● Exercise instructions
Repeat the entries. Each one must match exactly.

--- Excerpted data ---

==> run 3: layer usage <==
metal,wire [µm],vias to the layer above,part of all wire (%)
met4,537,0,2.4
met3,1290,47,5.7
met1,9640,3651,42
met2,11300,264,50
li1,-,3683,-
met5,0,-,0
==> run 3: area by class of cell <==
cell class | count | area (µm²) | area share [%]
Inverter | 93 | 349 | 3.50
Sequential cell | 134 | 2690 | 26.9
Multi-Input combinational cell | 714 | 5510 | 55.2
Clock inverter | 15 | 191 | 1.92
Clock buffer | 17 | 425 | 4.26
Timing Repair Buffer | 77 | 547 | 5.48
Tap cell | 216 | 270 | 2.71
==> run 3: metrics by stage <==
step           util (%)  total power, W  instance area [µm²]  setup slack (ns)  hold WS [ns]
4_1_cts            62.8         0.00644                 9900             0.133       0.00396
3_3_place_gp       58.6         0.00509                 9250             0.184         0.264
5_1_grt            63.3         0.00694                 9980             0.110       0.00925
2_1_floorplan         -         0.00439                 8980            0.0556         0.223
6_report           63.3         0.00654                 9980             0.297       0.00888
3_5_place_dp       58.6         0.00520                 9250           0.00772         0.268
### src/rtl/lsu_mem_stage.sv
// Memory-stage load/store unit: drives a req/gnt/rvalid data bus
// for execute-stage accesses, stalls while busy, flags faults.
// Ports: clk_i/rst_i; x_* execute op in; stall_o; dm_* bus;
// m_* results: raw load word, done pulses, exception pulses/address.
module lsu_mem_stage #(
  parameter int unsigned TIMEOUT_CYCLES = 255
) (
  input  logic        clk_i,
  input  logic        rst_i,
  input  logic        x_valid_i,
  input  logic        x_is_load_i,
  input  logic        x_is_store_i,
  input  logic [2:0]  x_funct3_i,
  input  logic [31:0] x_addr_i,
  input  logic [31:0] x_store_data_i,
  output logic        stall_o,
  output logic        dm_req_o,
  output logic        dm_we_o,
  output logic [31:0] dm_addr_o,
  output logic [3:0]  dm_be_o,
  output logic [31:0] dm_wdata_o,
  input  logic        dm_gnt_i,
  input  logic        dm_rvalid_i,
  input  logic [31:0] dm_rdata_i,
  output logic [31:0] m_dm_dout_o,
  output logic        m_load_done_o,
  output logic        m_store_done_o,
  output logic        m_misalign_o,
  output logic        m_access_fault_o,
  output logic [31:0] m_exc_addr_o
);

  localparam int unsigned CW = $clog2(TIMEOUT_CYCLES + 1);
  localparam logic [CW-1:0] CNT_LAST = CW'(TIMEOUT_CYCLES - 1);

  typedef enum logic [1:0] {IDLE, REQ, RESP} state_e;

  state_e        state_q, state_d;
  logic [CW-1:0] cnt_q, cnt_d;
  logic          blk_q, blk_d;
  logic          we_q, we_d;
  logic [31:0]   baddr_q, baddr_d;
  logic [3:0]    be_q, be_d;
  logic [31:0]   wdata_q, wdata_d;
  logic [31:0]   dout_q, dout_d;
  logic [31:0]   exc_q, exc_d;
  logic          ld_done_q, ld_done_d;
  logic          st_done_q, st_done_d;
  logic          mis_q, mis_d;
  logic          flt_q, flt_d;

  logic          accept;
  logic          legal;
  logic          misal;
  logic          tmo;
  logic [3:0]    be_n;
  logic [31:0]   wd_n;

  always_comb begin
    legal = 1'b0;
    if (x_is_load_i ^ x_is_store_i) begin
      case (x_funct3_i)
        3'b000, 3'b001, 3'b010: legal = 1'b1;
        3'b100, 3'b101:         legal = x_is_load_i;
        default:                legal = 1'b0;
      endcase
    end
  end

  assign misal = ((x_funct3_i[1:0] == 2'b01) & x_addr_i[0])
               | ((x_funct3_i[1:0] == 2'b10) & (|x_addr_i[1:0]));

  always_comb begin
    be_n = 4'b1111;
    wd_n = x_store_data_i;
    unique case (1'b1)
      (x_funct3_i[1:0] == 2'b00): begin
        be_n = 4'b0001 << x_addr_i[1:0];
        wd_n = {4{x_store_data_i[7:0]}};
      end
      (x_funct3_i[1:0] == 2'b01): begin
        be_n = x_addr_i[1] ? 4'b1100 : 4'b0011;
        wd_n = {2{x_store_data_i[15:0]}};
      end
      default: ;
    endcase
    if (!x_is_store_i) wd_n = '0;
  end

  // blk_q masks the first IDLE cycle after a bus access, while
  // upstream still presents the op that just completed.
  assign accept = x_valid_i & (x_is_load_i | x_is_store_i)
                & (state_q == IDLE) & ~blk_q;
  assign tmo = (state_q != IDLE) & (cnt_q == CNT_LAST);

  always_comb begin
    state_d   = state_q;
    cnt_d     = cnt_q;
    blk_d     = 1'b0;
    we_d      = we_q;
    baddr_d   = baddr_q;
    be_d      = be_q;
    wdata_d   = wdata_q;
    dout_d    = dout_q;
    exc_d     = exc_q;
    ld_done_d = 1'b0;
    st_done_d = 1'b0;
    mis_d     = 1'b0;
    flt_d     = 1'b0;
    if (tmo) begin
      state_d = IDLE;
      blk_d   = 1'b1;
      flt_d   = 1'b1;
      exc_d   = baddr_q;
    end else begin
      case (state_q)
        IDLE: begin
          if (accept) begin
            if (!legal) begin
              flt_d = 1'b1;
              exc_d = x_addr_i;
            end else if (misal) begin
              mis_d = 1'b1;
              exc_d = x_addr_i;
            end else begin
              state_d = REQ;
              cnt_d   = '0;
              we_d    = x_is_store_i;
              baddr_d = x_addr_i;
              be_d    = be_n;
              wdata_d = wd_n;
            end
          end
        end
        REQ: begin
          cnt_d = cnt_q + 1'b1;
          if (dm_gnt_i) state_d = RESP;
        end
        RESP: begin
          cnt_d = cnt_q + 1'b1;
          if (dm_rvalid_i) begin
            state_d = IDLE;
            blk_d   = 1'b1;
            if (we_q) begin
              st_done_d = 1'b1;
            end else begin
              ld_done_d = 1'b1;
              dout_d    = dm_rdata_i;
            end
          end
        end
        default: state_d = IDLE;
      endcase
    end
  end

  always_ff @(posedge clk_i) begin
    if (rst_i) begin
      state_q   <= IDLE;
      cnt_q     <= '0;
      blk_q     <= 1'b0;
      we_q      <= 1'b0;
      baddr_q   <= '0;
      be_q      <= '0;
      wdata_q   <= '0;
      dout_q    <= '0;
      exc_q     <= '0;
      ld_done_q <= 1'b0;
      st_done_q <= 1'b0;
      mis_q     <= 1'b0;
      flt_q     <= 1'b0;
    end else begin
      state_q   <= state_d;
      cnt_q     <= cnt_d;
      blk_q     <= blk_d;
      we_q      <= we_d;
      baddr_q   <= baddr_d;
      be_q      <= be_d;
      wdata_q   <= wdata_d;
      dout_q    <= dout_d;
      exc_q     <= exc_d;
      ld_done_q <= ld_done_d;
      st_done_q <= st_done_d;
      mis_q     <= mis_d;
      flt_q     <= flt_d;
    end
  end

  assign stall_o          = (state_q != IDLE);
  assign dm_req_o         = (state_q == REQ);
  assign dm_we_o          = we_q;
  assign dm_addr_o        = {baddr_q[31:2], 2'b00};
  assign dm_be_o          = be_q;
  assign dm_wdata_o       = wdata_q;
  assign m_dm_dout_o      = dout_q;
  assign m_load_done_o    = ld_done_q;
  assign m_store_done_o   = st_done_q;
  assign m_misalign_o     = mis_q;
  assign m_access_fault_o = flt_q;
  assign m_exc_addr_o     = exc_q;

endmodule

---

● Problem solution
==> run 3: layer usage <==
metal,wire [µm],vias to the layer above,part of all wire (%)
met4,537,0,2.4
met3,1290,47,5.7
met1,9640,3651,42
met2,11300,264,50
li1,-,3683,-
met5,0,-,0
==> run 3: area by class of cell <==
cell class | count | area (µm²) | area share [%]
Inverter | 93 | 349 | 3.50
Sequential cell | 134 | 2690 | 26.9
Multi-Input combinational cell | 714 | 5510 | 55.2
Clock inverter | 15 | 191 | 1.92
Clock buffer | 17 | 425 | 4.26
Timing Repair Buffer | 77 | 547 | 5.48
Tap cell | 216 | 270 | 2.71
==> run 3: metrics by stage <==
step           util (%)  total power, W  instance area [µm²]  setup slack (ns)  hold WS [ns]
4_1_cts            62.8         0.00644                 9900             0.133       0.00396
3_3_place_gp       58.6         0.00509                 9250             0.184         0.264
5_1_grt            63.3         0.00694                 9980             0.110       0.00925
2_1_floorplan         -         0.00439                 8980            0.0556         0.223
6_report           63.3         0.00654                 9980             0.297       0.00888
3_5_place_dp       58.6         0.00520                 9250           0.00772         0.268
### src/rtl/lsu_mem_stage.sv
// Memory-stage load/store unit: drives a req/gnt/rvalid data bus
// for execute-stage accesses, stalls while busy, flags faults.
// Ports: clk_i/rst_i; x_* execute op in; stall_o; dm_* bus;
// m_* results: raw load word, done pulses, exception pulses/address.
module lsu_mem_stage #(
  parameter int unsigned TIMEOUT_CYCLES = 255
) (
  input  logic        clk_i,
  input  logic        rst_i,
  input  logic        x_valid_i,
  input  logic        x_is_load_i,
  input  logic        x_is_store_i,
  input  logic [2:0]  x_funct3_i,
  input  logic [31:0] x_addr_i,
  input  logic [31:0] x_store_data_i,
  output logic        stall_o,
  output logic        dm_req_o,
  output logic        dm_we_o,
  output logic [31:0] dm_addr_o,
  output logic [3:0]  dm_be_o,
  output logic [31:0] dm_wdata_o,
  input  logic        dm_gnt_i,
  input  logic        dm_rvalid_i,
  input  logic [31:0] dm_rdata_i,
  output logic [31:0] m_dm_dout_o,
  output logic        m_load_done_o,
  output logic        m_store_done_o,
  output logic        m_misalign_o,
  output logic        m_access_fault_o,
  output logic [31:0] m_exc_addr_o
);

  localparam int unsigned CW = $clog2(TIMEOUT_CYCLES + 1);
  localparam logic [CW-1:0] CNT_LAST = CW'(TIMEOUT_CYCLES - 1);

  typedef enum logic [1:0] {IDLE, REQ, RESP} state_e;

  state_e        state_q, state_d;
  logic [CW-1:0] cnt_q, cnt_d;
  logic          blk_q, blk_d;
  logic          we_q, we_d;
  logic [31:0]   baddr_q, baddr_d;
  logic [3:0]    be_q, be_d;
  logic [31:0]   wdata_q, wdata_d;
  logic [31:0]   dout_q, dout_d;
  logic [31:0]   exc_q, exc_d;
  logic          ld_done_q, ld_done_d;
  logic          st_done_q, st_done_d;
  logic          mis_q, mis_d;
  logic          flt_q, flt_d;

  logic          accept;
  logic          legal;
  logic          misal;
  logic          tmo;
  logic [3:0]    be_n;
  logic [31:0]   wd_n;

  always_comb begin
    legal = 1'b0;
    if (x_is_load_i ^ x_is_store_i) begin
      case (x_funct3_i)
        3'b000, 3'b001, 3'b010: legal = 1'b1;
        3'b100, 3'b101:         legal = x_is_load_i;
        default:                legal = 1'b0;
      endcase
    end
  end

  assign misal = ((x_funct3_i[1:0] == 2'b01) & x_addr_i[0])
               | ((x_funct3_i[1:0] == 2'b10) & (|x_addr_i[1:0]));

  always_comb begin
    be_n = 4'b1111;
    wd_n = x_store_data_i;
    unique case (1'b1)
      (x_funct3_i[1:0] == 2'b00): begin
        be_n = 4'b0001 << x_addr_i[1:0];
        wd_n = {4{x_store_data_i[7:0]}};
      end
      (x_funct3_i[1:0] == 2'b01): begin
        be_n = x_addr_i[1] ? 4'b1100 : 4'b0011;
        wd_n = {2{x_store_data_i[15:0]}};
      end
      default: ;
    endcase
    if (!x_is_store_i) wd_n = '0;
  end

  // blk_q masks the first IDLE cycle after a bus access, while
  // upstream still presents the op that just completed.
  assign accept = x_valid_i & (x_is_load_i | x_is_store_i)
                & (state_q == IDLE) & ~blk_q;
  assign tmo = (state_q != IDLE) & (cnt_q == CNT_LAST);

  always_comb begin
    state_d   = state_q;
    cnt_d     = cnt_q;
    blk_d     = 1'b0;
    we_d      = we_q;
    baddr_d   = baddr_q;
    be_d      = be_q;
    wdata_d   = wdata_q;
    dout_d    = dout_q;
    exc_d     = exc_q;
    ld_done_d = 1'b0;
    st_done_d = 1'b0;
    mis_d     = 1'b0;
    flt_d     = 1'b0;
    if (tmo) begin
      state_d = IDLE;
      blk_d   = 1'b1;
      flt_d   = 1'b1;
      exc_d   = baddr_q;
    end else begin
      case (state_q)
        IDLE: begin
          if (accept) begin
            if (!legal) begin
              flt_d = 1'b1;
              exc_d = x_addr_i;
            end else if (misal) begin
              mis_d = 1'b1;
              exc_d = x_addr_i;
            end else begin
              state_d = REQ;
              cnt_d   = '0;
              we_d    = x_is_store_i;
              baddr_d = x_addr_i;
              be_d    = be_n;
              wdata_d = wd_n;
            end
          end
        end
        REQ: begin
          cnt_d = cnt_q + 1'b1;
          if (dm_gnt_i) state_d = RESP;
        end
        RESP: begin
          cnt_d = cnt_q + 1'b1;
          if (dm_rvalid_i) begin
            state_d = IDLE;
            blk_d   = 1'b1;
            if (we_q) begin
              st_done_d = 1'b1;
            end else begin
              ld_done_d = 1'b1;
              dout_d    = dm_rdata_i;
            end
          end
        end
        default: state_d = IDLE;
      endcase
    end
  end

  always_ff @(posedge clk_i) begin
    if (rst_i) begin
      state_q   <= IDLE;
      cnt_q     <= '0;
      blk_q     <= 1'b0;
      we_q      <= 1'b0;
      baddr_q   <= '0;
      be_q      <= '0;
      wdata_q   <= '0;
      dout_q    <= '0;
      exc_q     <= '0;
      ld_done_q <= 1'b0;
      st_done_q <= 1'b0;
      mis_q     <= 1'b0;
      flt_q     <= 1'b0;
    end else begin
      state_q   <= state_d;
      cnt_q     <= cnt_d;
      blk_q     <= blk_d;
      we_q      <= we_d;
      baddr_q   <= baddr_d;
      be_q      <= be_d;
      wdata_q   <= wdata_d;
      dout_q    <= dout_d;
      exc_q     <= exc_d;
      ld_done_q <= ld_done_d;
      st_done_q <= st_done_d;
      mis_q     <= mis_d;
      flt_q     <= flt_d;
    end
  end

  assign stall_o          = (state_q != IDLE);
  assign dm_req_o         = (state_q == REQ);
  assign dm_we_o          = we_q;
  assign dm_addr_o        = {baddr_q[31:2], 2'b00};
  assign dm_be_o          = be_q;
  assign dm_wdata_o       = wdata_q;
  assign m_dm_dout_o      = dout_q;
  assign m_load_done_o    = ld_done_q;
  assign m_store_done_o   = st_done_q;
  assign m_misalign_o     = mis_q;
  assign m_access_fault_o = flt_q;
  assign m_exc_addr_o     = exc_q;

endmodule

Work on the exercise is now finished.